Market commentators on Thursday posted the unusual critique that taxes on the wealthy and business had not gone up. Neither did value-added tax rise as social justice campaigners had feared, while the grant purse, now paid to 16.4 million South Africans, will grow at the rate of inflation. Higher education and, specifically, the National Student Financial Aid Scheme led by Sizwe Nxasana, is getting a fat injection for support to stave off growing campus resistance.
The savings are being made through a hiring freeze where expensive posts will have to be justified – Business Day reported that a headcount decline of about 20 000 is expected because of this. It is minimal pain on a civil service staff complement of 1.2 million. Gordhan predicts the budget deficit will narrow from 3.9% this year to 2.4% over the medium term.
But the eagerly anticipated budget got no lap of honour. Afterwards, I asked many people why. The adjective I heard most often was that it was a “missed opportunity”; others described it as “thin on detail”; a banker who had been in on the most urgent talks to save South Africa from the doldrums was said to be so angry he couldn’t speak. Why? The budget had not been “bold”. What were they looking for?
This is where we go back to the man hunched in his seat, smouldering, as Parliament stood to honour Nene.
Gordhan went as far as he could without Zuma’s explicit support on more defined action.
I’m sure, for example, that Gordhan would have liked to announce a new board for SAA on Wednesday as a symbol of intent on struggling state-owned companies so in the red that government is guaranteed to be up to its eyeballs in their debts. But Gordhan’s hands are tied because two airline directors also sit on the advisory board of the Jacob G Zuma Foundation, the president’s charity, and are very close to him.
The finance minister would also have liked, by now, to have waved goodbye to tax commissioner Tom Moyane, with whom he is engaged in a low-attrition war.
On Thursday, reports said the Hawks wanted to question Gordhan on a file the commissioner developed on an alleged rogue spy unit at the revenue service. This saga is bad for revenue collection, which is down – but not so badly that it cannot be restored. But the finance minister is checkmated because Moyane is a presidential appointee. Zuma is also in too weak a political position to push through the much deeper reform of the public service that is now necessary.
Knowing our president, he would have experienced the sustained applause for Nene from his own benches as an act of disloyalty that made him angry and nervous. By the next morning, the ANC caucus was already being grilled on its loyalty, especially as MPs were voluble about the U-turns on the Nkandla defence in the Constitutional Court that they had found out about in live television broadcasts of the hearing into whether the president should pay back some of the public money spent on renovations to his estate, and on whether he had violated his oath of office.

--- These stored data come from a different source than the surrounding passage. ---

### src/rtl/multichannel_wr_arbiter_if.sv
// Request/grant and AXI-write-start bundle between four channel write controllers,
// the arbiter and the AXI write master.
interface multichannel_wr_arbiter_if #(
    parameter int ADDR_W = 30,
    parameter int LEN_W  = 8
);
    logic [3:0]        wr_req;
    logic [ADDR_W-1:0] wr_addr [4];
    logic [LEN_W-1:0]  wr_len  [4];
    logic [3:0]        wr_grant;
    logic              wr_done;
    logic              axi_wr_start;
    logic [ADDR_W-1:0] axi_wr_addr;
    logic [LEN_W-1:0]  axi_wr_len;
    logic              arb_busy;

    // Arbiter side
    modport slave (
        input  wr_req, wr_addr, wr_len, wr_done,
        output wr_grant, axi_wr_start, axi_wr_addr, axi_wr_len, arb_busy
    );

    // Requesters plus AXI write master, seen as a single environment
    modport master (
        output wr_req, wr_addr, wr_len, wr_done,
        input  wr_grant, axi_wr_start, axi_wr_addr, axi_wr_len, arb_busy
    );
endinterface

### src/rtl/multichannel_wr_arbiter.sv
// Four-channel write arbiter: round-robin grant, one burst outstanding to the AXI write master.
// Build macro WR_ARB_FIXED_PRIO_EN selects fixed priority (channel 0 highest) instead of round-robin.
module multichannel_wr_arbiter #(
    parameter int ADDR_W = 30,
    parameter int LEN_W  = 8
) (
    input  logic                     clk,
    input  logic                     rst_n,
    multichannel_wr_arbiter_if.slave bus
);

    typedef enum logic {
        ST_IDLE = 1'b0,
        ST_BUSY = 1'b1
    } state_t;

    state_t            r_state;
    logic [3:0]        r_grant;
    logic              r_start;
    logic [ADDR_W-1:0] r_addr;
    logic [LEN_W-1:0]  r_len;
    logic              r_busy;

    logic [1:0]        w_base;
    logic [3:0]        w_rot;
    logic [1:0]        w_offset;
    logic              w_any;
    logic [1:0]        w_winner;
    logic [3:0]        w_onehot;

`ifdef WR_ARB_FIXED_PRIO_EN
    assign w_base = 2'd0;
`else
    // Channel granted most recently; the scan starts just above it.
    logic [1:0]        r_last;
    assign w_base = r_last + 2'd1;
`endif

    // Rotate the request vector so that slot 0 is the highest-priority channel.
    genvar gi;
    generate
        for (gi = 0; gi < 4; gi++) begin : g_rot
            assign w_rot[gi] = bus.wr_req[w_base + 2'(gi)];
        end
    endgenerate

    always_comb begin
        w_offset = 2'd0;
        w_any    = 1'b0;
        for (int k = 3; k >= 0; k--) begin
            if (w_rot[k]) begin
                w_offset = 2'(k);
                w_any    = 1'b1;
            end
        end
    end

    assign w_winner = w_base + w_offset;

    generate
        for (gi = 0; gi < 4; gi++) begin : g_onehot
            assign w_onehot[gi] = (w_winner == 2'(gi));
        end
    endgenerate

    always_ff @(posedge clk or negedge rst_n) begin
        if (!rst_n) begin
            r_state <= ST_IDLE;
            r_grant <= '0;
            r_start <= 1'b0;
            r_addr  <= '0;
            r_len   <= '0;
            r_busy  <= 1'b0;
`ifndef WR_ARB_FIXED_PRIO_EN
            r_last  <= 2'd3;
`endif
        end else begin
            r_grant <= '0;
            r_start <= 1'b0;
            case (r_state)
                ST_IDLE: begin
                    // wr_done is meaningless here: no burst is outstanding.
                    if (w_any) begin
                        r_grant <= w_onehot;
                        r_start <= 1'b1;
                        r_addr  <= bus.wr_addr[w_winner];
                        r_len   <= bus.wr_len[w_winner];
                        r_busy  <= 1'b1;
                        r_state <= ST_BUSY;
`ifndef WR_ARB_FIXED_PRIO_EN
                        r_last  <= w_winner;
`endif
                    end
                end
                ST_BUSY: begin
                    if (bus.wr_done) begin
                        r_busy  <= 1'b0;
                        r_state <= ST_IDLE;
                    end
                end
                default: begin
                    r_busy  <= 1'b0;
                    r_state <= ST_IDLE;
                end
            endcase
        end
    end

    assign bus.wr_grant     = r_grant;
    assign bus.axi_wr_start = r_start;
    assign bus.axi_wr_addr  = r_addr;
    assign bus.axi_wr_len   = r_len;
    assign bus.arb_busy     = r_busy;

endmodule
### src/flat_wrapper.sv
// flat-port wrapper written by rule: the top's interface ports become plain ports
module multichannel_wr_arbiter_flat 
#(
    parameter int ADDR_W = 30,
    parameter int LEN_W  = 8
)
  (clk, rst_n, bus_wr_req, bus_wr_addr, bus_wr_len, bus_wr_done, bus_wr_grant, bus_axi_wr_start, bus_axi_wr_addr, bus_axi_wr_len, bus_arb_busy);
  multichannel_wr_arbiter_if #(.ADDR_W(ADDR_W), .LEN_W(LEN_W)) bus_i ();
  input  logic clk;
  input  logic rst_n;
  input wire logic [$bits(bus_i.wr_req)-1:0] bus_wr_req;
  input wire logic [$bits(bus_i.wr_addr)-1:0] bus_wr_addr;
  input wire logic [$bits(bus_i.wr_len)-1:0] bus_wr_len;
  input wire logic [$bits(bus_i.wr_done)-1:0] bus_wr_done;
  output wire logic [$bits(bus_i.wr_grant)-1:0] bus_wr_grant;
  output wire logic [$bits(bus_i.axi_wr_start)-1:0] bus_axi_wr_start;
  output wire logic [$bits(bus_i.axi_wr_addr)-1:0] bus_axi_wr_addr;
  output wire logic [$bits(bus_i.axi_wr_len)-1:0] bus_axi_wr_len;
  output wire logic [$bits(bus_i.arb_busy)-1:0] bus_arb_busy;
  assign bus_i.wr_req = bus_wr_req;
  assign bus_i.wr_addr = {>>{bus_wr_addr}};
  assign bus_i.wr_len = {>>{bus_wr_len}};
  assign bus_i.wr_done = bus_wr_done;
  assign bus_wr_grant = bus_i.wr_grant;
  assign bus_axi_wr_start = bus_i.axi_wr_start;
  assign bus_axi_wr_addr = bus_i.axi_wr_addr;
  assign bus_axi_wr_len = bus_i.axi_wr_len;
  assign bus_arb_busy = bus_i.arb_busy;
  multichannel_wr_arbiter #(.ADDR_W(ADDR_W), .LEN_W(LEN_W)) u_core (.clk(clk), .rst_n(rst_n), .bus(bus_i));
endmodule
### config.mk
export PLATFORM = sky130hd
export DESIGN_NAME = multichannel_wr_arbiter_flat
export DESIGN_NICKNAME = d
export VERILOG_FILES = /design/src/rtl/multichannel_wr_arbiter_if.sv /design/src/rtl/multichannel_wr_arbiter.sv /design/src/flat_wrapper.sv
export SDC_FILE = /design/constraint.sdc
export NUM_CORES = 1
export LEC_CHECK = 0
export CORE_MARGIN = 5
export CORE_UTILIZATION = 44
export CTS_CLUSTER_SIZE = 12
export DETAILED_ROUTE_END_ITERATION = 8
export PLACE_DENSITY_LB_ADDON = 0.05
export SYNTH_ARGS = -nofsm -noshare
export SYNTH_HDL_FRONTEND = slang
export SYNTH_SLANG_ARGS = --single-unit
### constraint.sdc
create_clock -name clk -period 7.8 [get_ports clk]
set_input_delay 1.95 -clock clk [delete_from_list [all_inputs] [get_ports clk]]
set_output_delay 1.95 -clock clk [all_outputs]
set_load 0.01 [all_outputs]
==> results.cfg, run 1 <==
[min_path]
hp-class = reg2reg
hold_depth = 2

[timing]
worst_pin_slew_ns = 1.26
hold_viol_final = 0
report.final.slew_viol_count = 0
fin_skew_ns = 0.00525
slew_headroom = 0.160
rsz0062_at_grt = no
setup_violations = 0
min_period_over_period = 0.675
tns_ns = 0
fmax_ghz = 0.190
layout_min_cycle_time_ns = 5.27
fin_ws_ns = 2.53

[placement]
port_buffers = 202
gp_congestion = 0.776
hpwlAfterDp_um = 9940
place_worst_setup_slack_ns = 2.23

[worst_setup_path]
crit_type = in2reg
path_cells = clkdlybuf4s50_1, nor2b_1, a21oi_1, nor2_1, a211oi_1, a21oi_1, ha_4, xnor2_4, xnor2_4, buf_4, nor3_1, mux2i_1, nand3_1
critical_path_required_ns = 7.99
cp-start-kind = input port
critical_path.max_stage_delay_ns = 0.97
critical_path_arrival_ns = 5.46
cp_slowest_cell = xnor2_4
r2r_cells = 12
crit_fanout = 46
end_kind = register

[drt]
drtIter0Drc = 249
ant_nets = 0
routedWlPerCell_um = 16.3
first_pass_iters = 4
drt-total-wl_um = 13400
drc = 0
vias_per_cell = 5.46
vias = 4503

[clock_tree]
cts.path.max_buffers = 2
htreeDepth = 2
cts_root_buffer = clkbuf_8
cts_buffers = 5
ctsHoldBuffers = 0
clock_latency_ns = 0.30
clkTransAtPathRegs_ns = 0.09
cts.sinks = 47
postCtsSetupBuffers = 0
cts_resized = 0
tritoncts = built

[pwr]
vdd_drop_max_mv = 0.351
power_density_mw_per_mm2 = 411
leakagePower_nw = 3.01

[logic_synthesis]
synth_compound_area_frac = 0.0168
synth-adder-area-share = 0.00286
syn_nets = 691
syn_area_per_cell_sq_um = 8.25
synth_top_family_by_area = multiplexers
synthMuxAreaShare = 0.347
synthXorXnorAreaFrac = 0.0177
syn-instance-count = 531
ys_warn_count = 0
synth-simple-area-share = 0.276
synth_cell_types = 27
synth-seq-cells = 47
synth-edff-count = 0
synth-seq-area-share = 0.269
async_flop_share = 1.00
synth_ff_type = dfrtp_1
netlist_area_sq_mm = 0.00438

[global_route]
grt_pass1_wl_um = 21200
track_usage = 0.218
antenna_found_initial = 0
overflow = 0
grt_max_degree = 86
grt_pass1_vias = 4378

[final_layout]
final_common_cell = clkdlybuf4s50_1
nNetsFinal = 850
antenna_cells = 0
n_fill_cell = 848
area_delta_synth_final_pct = 47.9
most-common-layout-cells = clkdlybuf4s50_1, nor3_1, mux2i_1, dfrtp_1, nand2_1
multi_input_area_sq_mm = 0.00295
drive_gt1_frac = 0.0347
seq_area_sq_mm = 0.00118

[floorplan]
row_count = 36
die_area_sq_mm = 0.0121
start_util = 0.450
pin_count = 203
coreArea_sq_mm = 0.00973
die_h_um = 110
die_w_um = 110

[run_status]
status = finished clean

[job]
maxCapViolations = 0
## sequential cells by signal, indices dropped and copies added (netlist names)
register	count
u_core.bus.axi_wr_len	8
u_core.bus.arb_busy	1
u_core.r_state	1
u_core.bus.wr_grant	4
u_core.r_last	2
u_core.bus.axi_wr_start	1
u_core.bus.axi_wr_addr	30
## power by group
| group | total [mW] | switching [mW] | internal, mW |
|---|---|---|---|
| Sequential | 0.448 | 0.0801 | 0.368 |
| Combinational | 2.05 | 1.17 | 0.885 |
| Clock | 0.164 | 0.0826 | 0.0811 |
## stage by stage
step,hold WS [ns],power (mW),cells,util,cell area [sq um]
6_report,0.497,2.67,824,0.666,6480
5_1_grt,0.528,2.89,824,0.666,6480
4_1_cts,0.502,2.70,824,0.666,6480
3_5_place_dp,0.479,2.52,816,0.656,6380
3_3_place_gp,0.473,2.47,816,0.656,6380
2_1_floorplan,0.454,1.94,531,-,4380
## per-layer routing
layer / vias to the layer above / wire, um / global-route usage
li1: 2243 / - / -
met3: 12 / 1170 / 0.0564
met4: 0 / 167 / 0.0463
met2: 148 / 6490 / 0.359
met1: 2100 / 5580 / 0.288
met5: - / 0 / 0
## Yosys cell counts, types with 2 or more instances
cell type,instances,area share
clkbuf_1,19,0.016
a21oi_1,6,0.0069
dfrtp_1,45,0.26
buf_1,2,0.0017
xnor2_1,2,0.0040
buf_2,29,0.033
nand2b_1,3,0.0043
nand3_1,38,0.043
nor2_1,11,0.0094
buf_4,4,0.0069
o32ai_1,2,0.0040
nand2_1,43,0.037
nor3_1,154,0.18
dfstp_2,2,0.012
nor2b_1,2,0.0029
buf_6,4,0.010
xnor2_2,2,0.0074
mux2i_1,152,0.35
inv_1,3,0.0026
## kinds of logic (layout without fill, tap and decap cells)
family | after synthesis | count (layout)
AOI/OAI and AO/OA | 12 | 12
DFF | 47 | 47
muxes | 152 | 152
buffers and inverters | 61 | 221
and+or+nand+nor | 253 | 253
xor gates and xnor gates | 5 | 5
adders and majority gates | 1 | 1
## area by class of cell
class	count	share of cell area
Multi-Input combinational cell	423	0.455
Inverter	3	0.00174
Timing Repair Buffer	210	0.320
Sequential cell	47	0.182
Tap cell	133	0.0257
Clock buffer	8	0.0154
## critical path: cells and delay by family
| family | cells | cell delay (ns) |
|---|---|---|
| XOR/XNOR | 2 | 1.15 |
| buffers and inverters | 2 | 1.01 |
| AO/OA/AOI/OAI | 3 | 0.47 |
| AND/OR/NAND/NOR | 4 | 0.45 |
| adder cells (fa/ha/maj) | 1 | 0.20 |
| multiplexers | 1 | 0.18 |
## worst paths after layout
kind	end	slack [ns]	start
worst max-delay path	u_core.bus.axi_wr_addr[22]	2.53	bus_wr_req[0]
worst min-delay path	u_core.bus.axi_wr_addr[0]	0.50	u_core.bus.axi_wr_addr[0]
worst max register to register	u_core.bus.axi_wr_addr[22]	4.12	u_core.r_last[1]
worst min register to register	u_core.bus.axi_wr_addr[0]	0.50	u_core.bus.axi_wr_addr[0]
max in group asynchronous	u_core.bus.axi_wr_addr[29]	5.62	rst_n
min in group asynchronous	u_core.bus.wr_grant[1]	1.75	rst_n
Power figures use the tool's default switching activity.
==> inputs of run 2 (changes only) <==
Settings changed: CORE_UTILIZATION 44 to 38.
Clock period 7.8 ns to 4.4 ns, I/O delays scaled along.
==> run 2 against run 1 <==
Effect of this change: clock power is 140% higher; non-clock buffer count is 5 higher; largest cell class unchanged; global-route usage is 2.6 points lower; highest routed layer unchanged.
==> results.cfg, run 2 (synthesized netlist as in run 1, its figures left out) <==
[run_status]
status = finished clean

[clock_tree]
cts_root_buffer = clkbuf_16
postCtsSetupBuffers = 0
clock_latency_ns = 0.29
cts.sinks = 47
cts_buffers = 5
tritoncts = built
clkTransAtPathRegs_ns = 0.07
cts.path.max_buffers = 2
cts_resized = 0
htreeDepth = 2
ctsHoldBuffers = 0

[timing]
layout_min_cycle_time_ns = 3.93
slew_headroom = 0.461
fmax_ghz = 0.254
report.final.slew_viol_count = 0
tns_ns = 0
rsz0062_at_grt = no
worst_pin_slew_ns = 0.809
setup_violations = 0
hold_viol_final = 0
min_period_over_period = 0.894
fin_skew_ns = 0.00403

[placement]
hpwlAfterDp_um = 10400
placed_cell_area_sq_mm = 0.00649
numPlacedInstances = 831
gp_congestion = 0.816
port_buffers = 202

[floorplan]
die_h_um = 117
die_area_sq_mm = 0.0138
die_w_um = 117
start_util = 0.385
row_count = 39
coreArea_sq_mm = 0.0114
pin_count = 203

[drt]
vias = 4531
drt-total-wl_um = 13700
drc = 0
ant_nets = 0
first_pass_iters = 5
vias_per_cell = 5.40
drtIter0Drc = 195
routedWlPerCell_um = 16.4

[worst_setup_path]
critical_path_arrival_ns = 4.10
crit_type = in2reg
r2r_cells = 12
end_kind = register
r2r_start = u_core.r_last[1]
cp-start-kind = input port
reg2reg_slack_ns = 1.25
r2r_end = u_core.bus.axi_wr_addr[9]
crit_fanout = 25
critical_path_required_ns = 4.57

[pwr]
p_sw_frac = 0.486
p_sw_mw = 2.42
pwr-share-seq = 0.158
power_density_mw_per_mm2 = 749
leakagePower_nw = 3.07
power_frac_comb = 0.765
pwr-share-clk = 0.078
vdd_drop_max_mv = 0.675
p_int_mw = 2.56

[final_layout]
layout.cells.non_filler = 839
fin_area_sq_mm = 0.00664
seq_area_sq_mm = 0.00118
area_delta_synth_final_pct = 51.5
most-common-layout-cells = clkdlybuf4s50_1, nor3_1, mux2i_1, dfrtp_1, nand2_1
antenna_cells = 0
nNetsFinal = 855
final_common_cell = clkdlybuf4s50_1
drive_gt1_frac = 0.0431
n_fill_cell = 1096
largest_reg_flops = 30
multi_input_area_sq_mm = 0.00295

[global_route]
track_usage = 0.193
grt_pass1_vias = 4515
overflow = 0
grt_pass1_wl_um = 22500
grt_max_degree = 55
antenna_found_initial = 0

[job]
maxCapViolations = 0

[min_path]
hold_depth = 2
hold_path_startpoint = u_core.bus.axi_wr_addr[8]
hp-class = reg2reg
min_to = u_core.bus.axi_wr_addr[8]
run 2: stage by stage:
step,hold slack (ns),total power [mW],setup slack (ns),utilization
2_1_floorplan,0.454,3.44,1.22,-
3_3_place_gp,0.474,4.55,0.278,0.571
3_5_place_dp,0.478,4.64,0.164,0.571
4_1_cts,0.496,5.04,0.463,0.584
5_1_grt,0.516,5.38,0.171,0.584
6_report,0.490,4.98,0.468,0.584
run 2: per-layer routing:
| metal | vias up | track usage | routed length (um) |
|---|---|---|---|
| li1 | 2255 | - | - |
| met4 | 0 | 0.0406 | 159 |
| met2 | 167 | 0.308 | 6360 |
| met1 | 2093 | 0.258 | 6230 |
| met5 | - | 0 | 0 |
| met3 | 16 | 0.0563 | 972 |
run 2: final cells by class:
cell class              instances  share of cell area
multi-input cells             423               0.444
clock inverters                 3             0.00301
clock buffers                   5              0.0188
well taps                     143              0.0269
repair buffers                215               0.328
flip-flops and latches         47               0.178
inverters                       3             0.00170
run 2: worst max-delay path, stage by stage:
cell	delay (ns)
clkdlybuf4s50_1	0.59
nor2b_1	0.23
a21oi_1	0.08
nor2_1	0.10
a21oi_1	0.05
a21oi_1	0.25
ha_4	0.20
xnor2_4	0.12
xnor2_4	0.64
buf_4	0.38
nor3_1	0.09
mux2i_1	0.16
nand3_1	0.10
run 2: worst max-delay path by stage:
stage	from	end	slack, ns
2_1_floorplan	bus_wr_req[0]	u_core.bus.axi_wr_addr[0]	1.22
3_3_place_gp	bus_wr_req[3]	u_core.bus.axi_wr_len[4]	0.28
3_5_place_dp	bus_wr_req[1]	u_core.bus.axi_wr_addr[9]	0.16
4_1_cts	bus_wr_req[1]	u_core.bus.axi_wr_addr[9]	0.46
5_1_grt	bus_wr_req[1]	u_core.bus.axi_wr_addr[7]	0.17
6_report	bus_wr_req[1]	u_core.bus.axi_wr_addr[9]	0.47
run 2: power by group through the flow:
stage               Combinational [mW]  Clock (mW)  Sequential, mW
CTS                               3.86       0.399           0.786
floorplan                         2.60           0           0.842
detailed placement                3.85           0           0.789
global placement                  3.76           0           0.787
global route                      4.16       0.412           0.811
finish                            3.81       0.386           0.785
==> inputs of run 3 (changes only) <==
Settings changed: SLEW_MARGIN from default to 20.
==> results of run 3 <==
Same layout as run 2: the final DEF is identical, and so are final timing and power.
==> variant 1 (settings of run 3) <==
`LEN_W` is set to 8 in 3 places; all go to 16.
--- a/src/rtl/multichannel_wr_arbiter_if.sv
+++ b/src/rtl/multichannel_wr_arbiter_if.sv
@@ -2,7 +2,7 @@
 // the arbiter and the AXI write master.
 interface multichannel_wr_arbiter_if #(
     parameter int ADDR_W = 30,
-    parameter int LEN_W  = 8
+    parameter int LEN_W  = 16
 );
     logic [3:0]        wr_req;
     logic [ADDR_W-1:0] wr_addr [4];
--- a/src/rtl/multichannel_wr_arbiter.sv
+++ b/src/rtl/multichannel_wr_arbiter.sv
@@ -2,7 +2,7 @@
 // Build macro WR_ARB_FIXED_PRIO_EN selects fixed priority (channel 0 highest) instead of round-robin.
 module multichannel_wr_arbiter #(
     parameter int ADDR_W = 30,
-    parameter int LEN_W  = 8
+    parameter int LEN_W  = 16
 ) (
     input  logic                     clk,
     input  logic                     rst_n,
--- a/src/flat_wrapper.sv
+++ b/src/flat_wrapper.sv
@@ -2,7 +2,7 @@
 module multichannel_wr_arbiter_flat 
 #(
     parameter int ADDR_W = 30,
-    parameter int LEN_W  = 8
+    parameter int LEN_W  = 16
 )
   (clk, rst_n, bus_wr_req, bus_wr_addr, bus_wr_len, bus_wr_done, bus_wr_grant, bus_axi_wr_start, bus_axi_wr_addr, bus_axi_wr_len, bus_arb_busy);
   multichannel_wr_arbiter_if #(.ADDR_W(ADDR_W), .LEN_W(LEN_W)) bus_i ();
Ports: changed (resized bus_axi_wr_len and bus_wr_len); port bits go from 203 to 243. The function was not compared with the original's and may differ.
==> variant 1 against run 3 <==
Utilization fell by 0.82 points; largest cell class unchanged; critical path depth unchanged; sequential cell count is 8 higher; area after synthesis increased by 21%; critical endpoint is now u_core.bus.axi_wr_addr[20]$_DFFE_PN0P_; setup slack better by 0.14 ns; count of clock-buffer cells in the layout grew 3; first-iteration DRC count is 53% higher; clock skew about the same; synthesized cell count increased by 19%; total power increased by 21%; cell area increased by 19%; routed wire length rose by 22%; register-to-register slack improved by 0.12 ns.
==> variant 1: results (changes against run 3) <==
## Global route
- **GRT Util Overall** 0.1968, +0.004185
- **vias in the first global route** 5,412, +20%
- **largest net degree at the start of global routing** 95, +73%

## Power
- **worst vdd ir** 0.0005110 V, -24%
- **Internal Power** 3.090 mW, +21%
- **Leakage Power** 3.668 nW, +19%

## Finish
- **layout cells sized above 1** 0.04121, -0.001891

## Synth
- **largest cells by area after synthesis** sky130_fd_sc_hd__mux2i_1, sky130_fd_sc_hd__dfrtp_1, sky130_fd_sc_hd__nor3_1
- **cells after synthesis** 630, +19%
- **Seq/Total Area, Yosys** 0.2598, -0.009145
- **most frequent cells after synthesis** sky130_fd_sc_hd__mux2i_1, sky130_fd_sc_hd__nor3_1, sky130_fd_sc_hd__dfrtp_1

## Placed design
- **Post-Place Cell Area** 7795 sq um, +20%
- **worst slack at placement** 0.3222 ns, +0.1580 ns
- **Buffers on Ports** 242, +20%
- **last weighted congestion value of the routability-driven placer** 0.8175, +0.22%

## Critical path
- **slowest cell delay on critical path** 0.62 ns, -0.02 ns
- **arrival time at the worst endpoint** 3.97 ns, -0.13 ns
- **library cell contributing the largest single delay on the critical path** sky130_fd_sc_hd__clkdlybuf4s50_1
- **biggest fanout along the worst timing path** 20, -20%

## Timing
- **Final Skew** 0.003677 ns, -0.0003580 ns
- **Worst Slack Setup Final** 0.6055 ns, +0.1371 ns
- **worst hold slack** 0.4977 ns, +0.008021 ns
- **transition time at the pin with the least slew margin** 0.7011 ns, -0.1077 ns

## Detailed routing
- **final routed wire length divided by cell count** 16.68 um, +2.0%
- **routed via count divided by cell count** 5.357, -0.80%
- **drt first-iter violations** 299, +53%
- **Detailed Route WL** 16.76 mm, +22%

## Hold path
- **worst min path class** reg -> reg

## CTS
- **CTS Buf Count** 5, unchanged

## Status
- **status** completed

[variant 1: cell count changes in the layout (fill, tap and decap cells not counted), moves of 3 or more]
cell / before / now
sky130_fd_sc_hd__buf_12: 5 / 10
sky130_fd_sc_hd__buf_4: 8 / 4
sky130_fd_sc_hd__clkbuf_1: 0 / 3
sky130_fd_sc_hd__clkdlybuf4s50_1: 201 / 241
sky130_fd_sc_hd__dfrtp_1: 45 / 53
sky130_fd_sc_hd__mux2i_1: 152 / 184
sky130_fd_sc_hd__nand2_1: 43 / 51
sky130_fd_sc_hd__nand3_1: 38 / 46
sky130_fd_sc_hd__nor3_1: 154 / 184
[variant 1: cell type report]
cell class / instances / area [sq um]
fill: 1262 / 5842
multi-input combinational: 503 / 3532
timing repair buffer: 256 / 2648
sequential: 55 / 1379
tap: 180 / 225.2
clock buffer: 8 / 136.4
inverter: 3 / 11.26
[variant 1: power by group through the flow]
stage               Clock (mW)  Sequential (mW)  Combinational [mW]
floorplan                    0            0.990                3.20
global placement             0            0.922                4.61
CTS                      0.412            0.929                4.75
global route             0.426            0.956                5.12
finish                   0.396            0.927                4.71
detailed placement           0            0.931                4.74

On Monday, the president’s anger at the events following 9/12 were made visible when he told the newly minted members of the Presidential Press Corps that Van Rooyen had been the most qualified of the three finance ministers he has appointed.
I had thought this an off-the-cuff and ill-considered remark ahead of the budget, made to assuage Van Rooyen, who has been turfed about rather awfully – but people with a keen knowledge of Zuma’s style say that this was a smackdown of those who had vetoed the president’s actions in Treasury in making Van Rooyen’s appointment – he does not like what has happened.
It was as much a message as that round of applause nearing the 80th minute of the tabling of one of South Africa’s toughest post-apartheid budgets.
While a gargantuan effort had gone into creating an image of national unity and the existence of a social compact at this defining moment, what we also saw play out publicly for the first time this week was a low-intensity war.